*TASK PROMPT:* A single figure is required: the number of lines in the data below that hold the word "names".
═══ DATA FOR THIS TASK ═══
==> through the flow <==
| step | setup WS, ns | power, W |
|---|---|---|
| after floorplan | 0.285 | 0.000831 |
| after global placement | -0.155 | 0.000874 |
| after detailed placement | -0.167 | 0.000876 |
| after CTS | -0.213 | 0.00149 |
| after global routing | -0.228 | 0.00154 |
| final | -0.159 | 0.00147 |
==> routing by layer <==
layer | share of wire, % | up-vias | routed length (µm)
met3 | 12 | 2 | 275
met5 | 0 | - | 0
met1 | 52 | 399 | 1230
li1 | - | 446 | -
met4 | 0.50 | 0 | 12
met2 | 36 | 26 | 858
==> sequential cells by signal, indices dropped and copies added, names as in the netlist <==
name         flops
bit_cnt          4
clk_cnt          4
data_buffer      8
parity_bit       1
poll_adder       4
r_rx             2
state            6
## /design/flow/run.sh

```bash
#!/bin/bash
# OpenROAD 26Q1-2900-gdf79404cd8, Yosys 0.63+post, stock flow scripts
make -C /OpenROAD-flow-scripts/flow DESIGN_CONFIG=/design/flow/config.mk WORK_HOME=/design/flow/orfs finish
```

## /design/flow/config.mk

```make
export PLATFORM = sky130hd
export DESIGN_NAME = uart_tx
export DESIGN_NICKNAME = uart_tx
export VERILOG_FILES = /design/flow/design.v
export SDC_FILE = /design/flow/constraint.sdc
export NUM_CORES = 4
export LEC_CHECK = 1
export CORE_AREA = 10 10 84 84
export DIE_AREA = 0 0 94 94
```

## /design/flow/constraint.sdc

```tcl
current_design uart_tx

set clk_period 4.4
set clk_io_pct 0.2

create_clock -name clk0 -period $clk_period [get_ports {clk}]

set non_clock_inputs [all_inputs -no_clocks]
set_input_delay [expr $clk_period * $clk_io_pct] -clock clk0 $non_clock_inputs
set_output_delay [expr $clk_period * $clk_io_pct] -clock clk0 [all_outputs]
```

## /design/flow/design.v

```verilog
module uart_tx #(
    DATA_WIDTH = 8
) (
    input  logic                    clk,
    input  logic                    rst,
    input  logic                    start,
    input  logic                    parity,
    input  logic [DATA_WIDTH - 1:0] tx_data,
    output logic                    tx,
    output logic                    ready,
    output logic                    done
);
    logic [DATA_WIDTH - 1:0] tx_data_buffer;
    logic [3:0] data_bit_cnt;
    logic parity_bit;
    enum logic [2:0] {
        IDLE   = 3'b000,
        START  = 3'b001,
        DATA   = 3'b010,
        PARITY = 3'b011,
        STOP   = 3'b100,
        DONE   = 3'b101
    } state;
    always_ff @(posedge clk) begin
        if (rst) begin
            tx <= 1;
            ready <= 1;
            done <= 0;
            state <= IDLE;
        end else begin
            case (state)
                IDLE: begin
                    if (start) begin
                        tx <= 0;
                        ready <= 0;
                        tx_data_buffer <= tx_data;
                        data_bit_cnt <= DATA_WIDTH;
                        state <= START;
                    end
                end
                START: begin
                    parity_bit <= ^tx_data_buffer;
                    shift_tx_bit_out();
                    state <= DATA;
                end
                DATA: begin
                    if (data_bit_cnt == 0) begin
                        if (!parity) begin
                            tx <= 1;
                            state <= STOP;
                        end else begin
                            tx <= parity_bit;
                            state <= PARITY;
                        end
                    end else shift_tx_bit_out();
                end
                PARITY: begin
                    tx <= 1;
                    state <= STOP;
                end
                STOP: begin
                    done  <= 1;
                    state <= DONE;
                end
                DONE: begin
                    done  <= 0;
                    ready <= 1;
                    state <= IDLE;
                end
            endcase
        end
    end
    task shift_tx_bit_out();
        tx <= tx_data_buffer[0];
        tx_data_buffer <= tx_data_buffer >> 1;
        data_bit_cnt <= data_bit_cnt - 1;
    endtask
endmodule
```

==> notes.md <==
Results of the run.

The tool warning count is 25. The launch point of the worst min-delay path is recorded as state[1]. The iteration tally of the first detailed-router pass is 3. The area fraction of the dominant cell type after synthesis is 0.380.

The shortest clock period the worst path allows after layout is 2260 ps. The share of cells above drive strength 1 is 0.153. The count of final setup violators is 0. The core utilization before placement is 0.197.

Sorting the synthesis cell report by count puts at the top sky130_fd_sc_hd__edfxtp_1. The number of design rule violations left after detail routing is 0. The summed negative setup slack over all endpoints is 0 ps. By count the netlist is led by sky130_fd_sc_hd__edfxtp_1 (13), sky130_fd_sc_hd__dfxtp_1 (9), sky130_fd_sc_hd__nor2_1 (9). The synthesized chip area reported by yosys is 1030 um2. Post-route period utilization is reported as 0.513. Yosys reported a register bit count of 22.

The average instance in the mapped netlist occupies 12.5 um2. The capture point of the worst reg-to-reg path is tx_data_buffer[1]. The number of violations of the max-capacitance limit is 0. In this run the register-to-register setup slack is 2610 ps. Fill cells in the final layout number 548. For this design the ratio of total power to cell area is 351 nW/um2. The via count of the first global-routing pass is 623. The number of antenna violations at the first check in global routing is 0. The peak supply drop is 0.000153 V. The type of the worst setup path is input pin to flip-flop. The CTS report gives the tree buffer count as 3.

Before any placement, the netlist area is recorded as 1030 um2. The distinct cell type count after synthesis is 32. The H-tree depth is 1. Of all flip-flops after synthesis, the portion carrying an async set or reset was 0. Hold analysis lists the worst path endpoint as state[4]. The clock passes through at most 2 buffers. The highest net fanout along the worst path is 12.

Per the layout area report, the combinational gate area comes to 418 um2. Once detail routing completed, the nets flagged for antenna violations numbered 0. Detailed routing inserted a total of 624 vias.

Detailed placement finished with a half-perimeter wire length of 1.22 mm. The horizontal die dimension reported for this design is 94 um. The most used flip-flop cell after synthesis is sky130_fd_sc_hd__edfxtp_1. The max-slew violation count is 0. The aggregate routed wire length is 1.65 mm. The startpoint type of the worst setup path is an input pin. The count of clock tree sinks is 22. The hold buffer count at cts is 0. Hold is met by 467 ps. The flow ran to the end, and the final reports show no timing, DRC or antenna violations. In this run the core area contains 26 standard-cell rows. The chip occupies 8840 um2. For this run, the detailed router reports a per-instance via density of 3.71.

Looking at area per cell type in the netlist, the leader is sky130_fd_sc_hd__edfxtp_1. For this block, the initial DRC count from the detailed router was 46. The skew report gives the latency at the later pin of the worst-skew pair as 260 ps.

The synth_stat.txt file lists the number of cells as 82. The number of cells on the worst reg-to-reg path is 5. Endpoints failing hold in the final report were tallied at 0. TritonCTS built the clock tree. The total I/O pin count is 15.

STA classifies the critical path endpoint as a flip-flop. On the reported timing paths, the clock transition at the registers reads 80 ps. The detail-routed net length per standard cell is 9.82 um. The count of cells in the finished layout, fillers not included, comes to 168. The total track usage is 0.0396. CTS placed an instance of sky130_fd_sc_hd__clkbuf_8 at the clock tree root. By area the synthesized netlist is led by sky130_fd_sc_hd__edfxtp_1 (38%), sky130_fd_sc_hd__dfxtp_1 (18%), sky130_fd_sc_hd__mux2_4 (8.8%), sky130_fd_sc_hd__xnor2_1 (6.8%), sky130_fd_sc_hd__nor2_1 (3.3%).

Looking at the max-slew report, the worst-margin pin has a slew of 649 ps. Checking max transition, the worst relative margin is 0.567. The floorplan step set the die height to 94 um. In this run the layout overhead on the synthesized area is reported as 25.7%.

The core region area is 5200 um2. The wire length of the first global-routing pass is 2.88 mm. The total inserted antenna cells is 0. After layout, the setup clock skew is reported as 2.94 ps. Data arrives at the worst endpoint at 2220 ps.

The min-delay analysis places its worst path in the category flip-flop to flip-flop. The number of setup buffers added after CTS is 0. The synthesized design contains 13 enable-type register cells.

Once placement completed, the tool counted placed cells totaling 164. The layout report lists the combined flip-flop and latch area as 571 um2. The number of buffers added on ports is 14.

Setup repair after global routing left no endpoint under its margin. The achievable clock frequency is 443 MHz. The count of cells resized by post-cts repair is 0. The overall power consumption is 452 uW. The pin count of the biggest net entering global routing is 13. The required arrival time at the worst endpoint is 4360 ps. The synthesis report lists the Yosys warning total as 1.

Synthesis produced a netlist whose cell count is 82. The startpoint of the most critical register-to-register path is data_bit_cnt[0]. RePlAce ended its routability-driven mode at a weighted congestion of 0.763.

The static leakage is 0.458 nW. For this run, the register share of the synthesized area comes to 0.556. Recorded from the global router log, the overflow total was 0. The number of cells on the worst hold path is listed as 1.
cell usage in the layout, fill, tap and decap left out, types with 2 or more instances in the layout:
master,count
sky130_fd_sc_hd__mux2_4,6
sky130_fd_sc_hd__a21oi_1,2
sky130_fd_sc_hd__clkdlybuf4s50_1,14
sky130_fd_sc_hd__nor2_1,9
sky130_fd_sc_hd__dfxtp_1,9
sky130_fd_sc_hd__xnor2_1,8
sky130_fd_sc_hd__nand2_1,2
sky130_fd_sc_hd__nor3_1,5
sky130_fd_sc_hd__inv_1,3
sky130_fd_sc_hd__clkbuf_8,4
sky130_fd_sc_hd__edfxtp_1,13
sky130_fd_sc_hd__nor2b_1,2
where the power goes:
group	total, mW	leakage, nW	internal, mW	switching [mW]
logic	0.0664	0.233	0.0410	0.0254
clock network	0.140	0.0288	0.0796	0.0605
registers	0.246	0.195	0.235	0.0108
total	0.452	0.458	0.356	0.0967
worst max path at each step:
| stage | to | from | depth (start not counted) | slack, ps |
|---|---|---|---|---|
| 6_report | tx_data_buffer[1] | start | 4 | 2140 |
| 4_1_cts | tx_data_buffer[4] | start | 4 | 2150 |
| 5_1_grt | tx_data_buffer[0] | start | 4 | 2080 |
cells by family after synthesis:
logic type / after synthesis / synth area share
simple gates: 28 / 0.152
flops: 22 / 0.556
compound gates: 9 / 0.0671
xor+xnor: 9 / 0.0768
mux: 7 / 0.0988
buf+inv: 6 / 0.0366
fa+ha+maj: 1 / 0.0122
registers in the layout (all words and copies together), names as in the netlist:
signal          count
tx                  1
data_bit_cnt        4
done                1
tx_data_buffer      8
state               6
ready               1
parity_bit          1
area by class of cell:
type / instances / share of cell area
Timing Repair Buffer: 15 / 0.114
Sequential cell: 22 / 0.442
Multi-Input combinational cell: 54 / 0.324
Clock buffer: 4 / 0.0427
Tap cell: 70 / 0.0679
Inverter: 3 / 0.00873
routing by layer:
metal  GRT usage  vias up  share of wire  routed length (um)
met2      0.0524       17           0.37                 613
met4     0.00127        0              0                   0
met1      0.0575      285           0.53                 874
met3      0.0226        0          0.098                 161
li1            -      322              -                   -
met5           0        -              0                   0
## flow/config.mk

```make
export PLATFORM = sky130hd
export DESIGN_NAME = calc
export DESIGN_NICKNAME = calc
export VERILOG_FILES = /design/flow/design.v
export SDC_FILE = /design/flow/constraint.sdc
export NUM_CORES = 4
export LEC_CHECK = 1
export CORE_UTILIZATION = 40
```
═══
*PROBLEM SOLUTION:* 2